The ring opening metathesis copolymerization, ROMP, for example, of a carboxylic acid functionalized cyclooctene with cyclooctene and subsequent hydrogenation of the double bounds of the polymer formed upon olefin metathesis to yield polyethylene copolymers with between 2-10 mol % acid groups was achieved by the copolymerization and subsequent hydrogenation of an acid functionalized polymer. These materials were isolated as high-melting, semicrystalline solids, as expected, affording strictly linear materials exhibiting varying levels of crystallinity dependent on comonomer incorporation.

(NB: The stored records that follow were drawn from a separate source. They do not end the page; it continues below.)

===== ./config.mk =====
export PLATFORM = sky130hd
export DESIGN_NAME = ALU
export DESIGN_NICKNAME = ALU
export VERILOG_FILES = /design/flow/design.v
export SDC_FILE = /design/flow/constraint.sdc
export NUM_CORES = 4
export LEC_CHECK = 1
export CORE_AREA = 10 10 76 76
export DIE_AREA = 0 0 86 86

===== ./constraint.sdc =====
current_design ALU

set clk_period 7.4
set clk_io_pct 0.2

create_clock -name clk0 -period $clk_period

set non_clock_inputs [all_inputs -no_clocks]
set_input_delay [expr $clk_period * $clk_io_pct] -clock clk0 $non_clock_inputs
set_output_delay [expr $clk_period * $clk_io_pct] -clock clk0 [all_outputs]

===== ./design.v =====
module ALU (Res, A, B, func);
  input [7:0] A, B;
  input [2:0] func;
  output [7:0] Res;
  reg Res;
  always@(func)
    begin
   case(func)
    0 : Res=A;
    1 : Res=A+1;
    2 : Res=A-1;
    3 : Res=A+B;
    4 : Res=A-B;
    5 : Res=A<<1;
    6 : Res=A>>1;
    7 : Res=A^B;
    default : Res=8'bxxxxxxx;
   endcase
    end
endmodule

===== ./run.sh =====
#!/bin/bash
# OpenROAD 26Q1-2900-gdf79404cd8, Yosys 0.63+post, stock flow scripts
make -C /OpenROAD-flow-scripts/flow DESIGN_CONFIG=/design/flow/config.mk WORK_HOME=/design/flow/orfs finish

==> results.txt <==
Status: finished, final reports clean
Post-route setup slack: 0.985 ns
DP HPWL: 2.63 mm
Number of antenna-violating nets in the routed design: 0
Die Footprint: 7400 um2
Core Util, Final: 33.3%
Post-synth design cell area: 1060 um2
Area growth from synthesis to layout: 28.9%
Worst hold margin: 4.09 ns
Crit Path Max Fanout: 12
Kind of critical path: primary input to output port
TNS Setup: 0 ns
DP Worst Slack: 0.987 ns
RSZ-0062 raised after global routing: no
Synthesized instance count: 174
Layout cells sized above 1: 5.21%
Synth Seq Share: 0%
Slew HR: 70.2%
Core Rows: 23
Syn_area_per_cell: 6.10 um2
Maximum vdd ir drop: 0.0000267 V
Core area: 4120 um2
Initial antenna violation count: 0
Worst Setup Start Kind: primary input
Post-CTS Resized: 0
Total number of vias: 1196
Setup bufs post-CTS: 0
Max-cap violations: 0
Yosys warning count: 1
Fin crit period: 6.42 ns
Number of remaining DRC errors: 0
Area after DPL: 1370 um2
Fmax: 0.156 GHz
Port Buffers: 27
CP startpoint: func[1]
Max-slew violations: 0
First-pass GRT wire length: 5.40 mm
WL per Instance: 12.9 um
Share of the synthesized area in the top cell type: 10.6%
WL final: 3.13 mm
1st-pass router iterations: 4
Worst slew pin tran: 0.445 ns
Iteration-0 DRC Markers: 124
Leading post-synthesis cells by cell area: ha_1 11%, nand2_1 9.9%, o21ai_0 9.0%
# diodes: 0
Period utilization: 86.7%
Synth top cell by count: nand2_1
Type of the most critical hold path: primary input to output port
FP Core Util: 25.8%
Number of global-route vias before repair: 1117
Yosys Chip Area: 1060 um2
Worst endpoint data arrival time: 4.94 ns
Total GRT Usage: 8.37%
Total gr overflow: 0
Req. time, crit path: 5.92 ns
Top cells by count: 28 x nand2_1, 20 x nor2_1, 19 x o21ai_0, 11 x inv_1, 10 x xnor2_1
Endpoint kind of the worst setup timing path: output port
Sequential cell count: 0
Global placer's final weighted congestion: 0.873
CP endpoint: Res[7]
Final setup vio count: 0
Largest net degree at the start of global routing: 35
Yosys cell count: 174
Hold Vio Cnt, Final: 0
Distinct cells, synth: 39
Chip height: 86 um
Vias/cell: 4.94
Cell taking the most area after synthesis: ha_1
Post-route cell area: 1370 um2
LEAKAGE: 0.542 nW
Top Ports: 27
Die extent in x: 86 um
Sequential Area: 0 um2
OpenROAD warnings: 33
Power per cell area: 77.1 nW/um2
# clk buffers: 0
Hold bufs inserted after CTS: 0
-- logic make-up (layout without fill, tap and decap cells) --
| family | Yosys count | after routing | synth area share [%] |
|---|---|---|---|
| xor+xnor | 17 | 17 | 14.0 |
| fa+ha+maj | 11 | 11 | 13.4 |
| simple gates | 68 | 68 | 29.3 |
| mux | 3 | 3 | 4.00 |
| buf+inv | 24 | 42 | 9.19 |
| compound gates | 51 | 51 | 30.0 |
-- layout by cell type (no fill, tap or decap), drive strengths merged, types with 2 or more instances in the layout --
cell,instances
a211oi,4
a21oi,9
buf,4
clkdlybuf4s50,27
ha,9
inv,11
mux2i,2
nand2,29
nand2b,3
nand3,2
nor2,20
nor2b,2
nor3,6
nor4,2
o211ai,2
o21ai,19
o221ai,2
o22ai,9
xnor2,10
xor2,7
-- worst min-delay path by stage --
stage         startpoint  endpoint  cells past startpoint
finish              A[7]    Res[7]                      4
global route     func[2]    Res[6]                      3
CTS                 A[7]    Res[7]                      4
-- per-stage QoR --
step	cells	power [mW]
after floorplan	174	0.0645
after global placement	242	0.107
after global routing	242	0.120
after CTS	242	0.107
after detailed placement	242	0.106
final	242	0.106
-- final cells by class --
class                      count  area [um2]
fill                         448        2750
multi-input combinational    150         965
inverter                      11        41.3
tap                           50        62.6
timing repair buffer          31         300
-- critical path, cell delays in order --
cell             delay, ns
clkdlybuf4s50_1       0.73
nor2b_1               0.45
nor2_1                0.10
o22ai_1               0.19
ha_1                  0.30
and3_1                0.21
a21oi_1               0.15
a211oi_1              0.10
xor2_1                0.19
maj3_1                0.39
o221ai_2              0.16
clkdlybuf4s50_1       0.49
-- power breakdown --
group / leakage, nW / switching [mW] / internal, mW
Sequential: 0 / 0 / 0
Clock: 0 / 0 / 0
Combinational: 0.542 / 0.0512 / 0.0544
-- routing by layer --
layer  up-vias  part of all wire (%)  wire length, um  global-route usage (%)
met1       523                    54             1700                    13.2
met4         0                     0                0                       0
met2        27                    41             1290                    12.4
met3         0                   4.5              140                   0.858
met5         -                     0                0                       0
li1        646                     -                -                       -
Power and IR drop assume default switching activity.
==> /design/flow/run.sh <==
#!/bin/bash
# OpenROAD 26Q1-2900-gdf79404cd8, Yosys 0.63+post, stock flow scripts
make -C /OpenROAD-flow-scripts/flow DESIGN_CONFIG=/design/flow/config.mk WORK_HOME=/design/flow/orfs finish
==> /design/flow/config.mk <==
export PLATFORM = sky130hd
export DESIGN_NAME = controller
export DESIGN_NICKNAME = controller
export VERILOG_FILES = /design/flow/design.v
export SDC_FILE = /design/flow/constraint.sdc
export NUM_CORES = 4
export LEC_CHECK = 1
export CORE_AREA = 10 10 72 72
export DIE_AREA = 0 0 82 82
==> /design/flow/constraint.sdc <==
current_design controller

set clk_period 2.2
set clk_io_pct 0.2

create_clock -name clk0 -period $clk_period [get_ports {clk}]

set non_clock_inputs [all_inputs -no_clocks]
set_input_delay [expr $clk_period * $clk_io_pct] -clock clk0 $non_clock_inputs
set_output_delay [expr $clk_period * $clk_io_pct] -clock clk0 [all_outputs]
File: design.v
module apb_m
(input [3:0] addrin,
 input [7:0] datain,
 input pclk,
 input newd,
 input wr,
 input presetn,
 input [7:0] prdata,
 input pready,
 output reg [3:0] paddr,
 output reg penable,
 output reg psel,
 output reg pwrite,
 output reg [7:0] pwdata,
 output [7:0] dataout
);
localparam reset   = 0;
localparam idle    = 1;
localparam setup   = 2;
localparam enable  = 3;
reg [1:0] state,nstate;
always@(posedge pclk) begin
    if(presetn) begin 
        state <= nstate;
    end
    else begin
        state <= reset;
    end
end
always@(*) begin  
    case(state)
        reset : begin
            psel = 'd0;
        end
        idle : begin
            psel = 'd0;
        end
        setup : begin
            psel = 'd1;
        end
        enable : begin
            psel = 'd1;
        end
        default : psel = 'd0;
    endcase
end
always@(*) begin
    case(state)
        reset : begin
            if(presetn) begin
                nstate = idle;
            end
            else begin 
                nstate = reset;
            end
        end
        idle : begin
            if(newd) begin
                nstate = setup;
            end
            else begin
                nstate = idle;
            end
        end
        setup : begin
            if(psel) begin
                nstate = enable;
            end
            else begin
                nstate = setup;
            end
        end
        enable : begin  
            if(newd) begin
                if(pready) begin 
                    nstate = setup;
                end
                else begin
                    nstate = enable;
                end
            end
        end
    endcase
end
always@(*) begin
    case(state)
        reset : begin
            paddr   = 'd0;
            psel    = 'd0;
            pwrite  = 'd0;
            penable = 'd0;
            pwdata  = 'd0;
        end
        idle : begin
            paddr   = 'd0;
            psel    = 'd0;
            pwrite  = 'd0;
            penable = 'd0;
            pwdata  = 'd0;
        end
        setup : begin
            psel   = 'd1;
            if(~wr) begin  
                pwrite  = wr;
                paddr   = addrin;
                pwdata  = datain;
                penable = 'd0;
            end
            else begin
                pwrite  = ~wr;
                paddr   = addrin;
                penable = 'd0;
            end
        end
        enable : begin
            penable  = 'd1;
        end
    endcase
end
   assign dataout = (penable == 'd1 && pready == 'd1 && pwrite == 'd1) ? prdata : 'd0;
endmodule
File: run.sh
#!/bin/bash
# OpenROAD 26Q1-2900-gdf79404cd8, Yosys 0.63+post, stock flow scripts
make -C /OpenROAD-flow-scripts/flow DESIGN_CONFIG=/design/flow/config.mk WORK_HOME=/design/flow/orfs finish
==> flow/design.v <==
module waterled(  
  input         clock,  
  input         reset,  
  output [17:0] io_led  
);
  reg [31:0] count;  
  reg [31:0] _RAND_0;
  wire  _T_9;  
  wire [32:0] _T_12;  
  wire [31:0] _T_13;  
  wire [31:0] _T_14;  
  reg [17:0] shiftReg;  
  reg [31:0] _RAND_1;
  wire  _T_18;  
  wire [23:0] _T_21;  
  wire [23:0] _T_22;  
  wire [22:0] _T_23;  
  wire [31:0] _GEN_2;  
  wire  _T_24;  
  wire [16:0] _T_25;  
  wire  _T_26;  
  wire  _T_27;  
  wire [17:0] _T_28;  
  wire [17:0] _GEN_0;  
  assign _T_9 = count == 32'h4c4b40;  
  assign _T_12 = count + 32'h1;  
  assign _T_13 = _T_12[31:0];  
  assign _T_14 = _T_9 ? 32'h0 : _T_13;  
  assign _T_18 = reset == 1'h0;  
  assign _T_21 = 23'h4c4b40 - 23'h1;  
  assign _T_22 = $unsigned(_T_21);  
  assign _T_23 = _T_22[22:0];  
  assign _GEN_2 = {{9'd0}, _T_23};  
  assign _T_24 = count == _GEN_2;  
  assign _T_25 = shiftReg[16:0];  
  assign _T_26 = shiftReg[17];  
  assign _T_27 = ~ _T_26;  
  assign _T_28 = {_T_25,_T_27};  
  assign _GEN_0 = _T_24 ? _T_28 : shiftReg;  
  assign io_led = shiftReg;  
  always @(posedge clock) begin
    if (!reset) begin
      count <= 32'h0;
    end else begin
      if (_T_9) begin
        count <= 32'h0;
      end else begin
        count <= _T_13;
      end
    end
    if (_T_18) begin
      shiftReg <= 18'h0;
    end else begin
      if (_T_24) begin
        shiftReg <= _T_28;
      end
    end
  end
endmodule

The acyclic diene metathesis polymerization, ADMET, of free acid dienes and protected free acid dienes has been reported, for example, in Schwendeman et al. Macromolecules 2004, 37, 4031-37 for ultimate formation of carboxylic acids directly substituted to polyethylene at regular placements and Opper et al. Macromolecules 2009, 42, 4407-9 for ultimate formation of phosphoric acids situated regularly along a polyethylene backbone via a phosphoric ester intermediate.
The preparation of a polyethylene substituted with regularly spaced sulfonic acid groups has not been achieved, even though the preparation of the sulfonic ester equivalent of the phosphoric ester that permitted the formation of the regularly substituted phosphoric acid polyethylene has been achieved. A method to prepare a periodic or quasiperiodic sulfonic acid substituted polyethylene would be of value for proton conducting membranes and other devices where the regularity of substitution can allow specific organization without the uncontrolled acid aggregation common to random copolymer systems.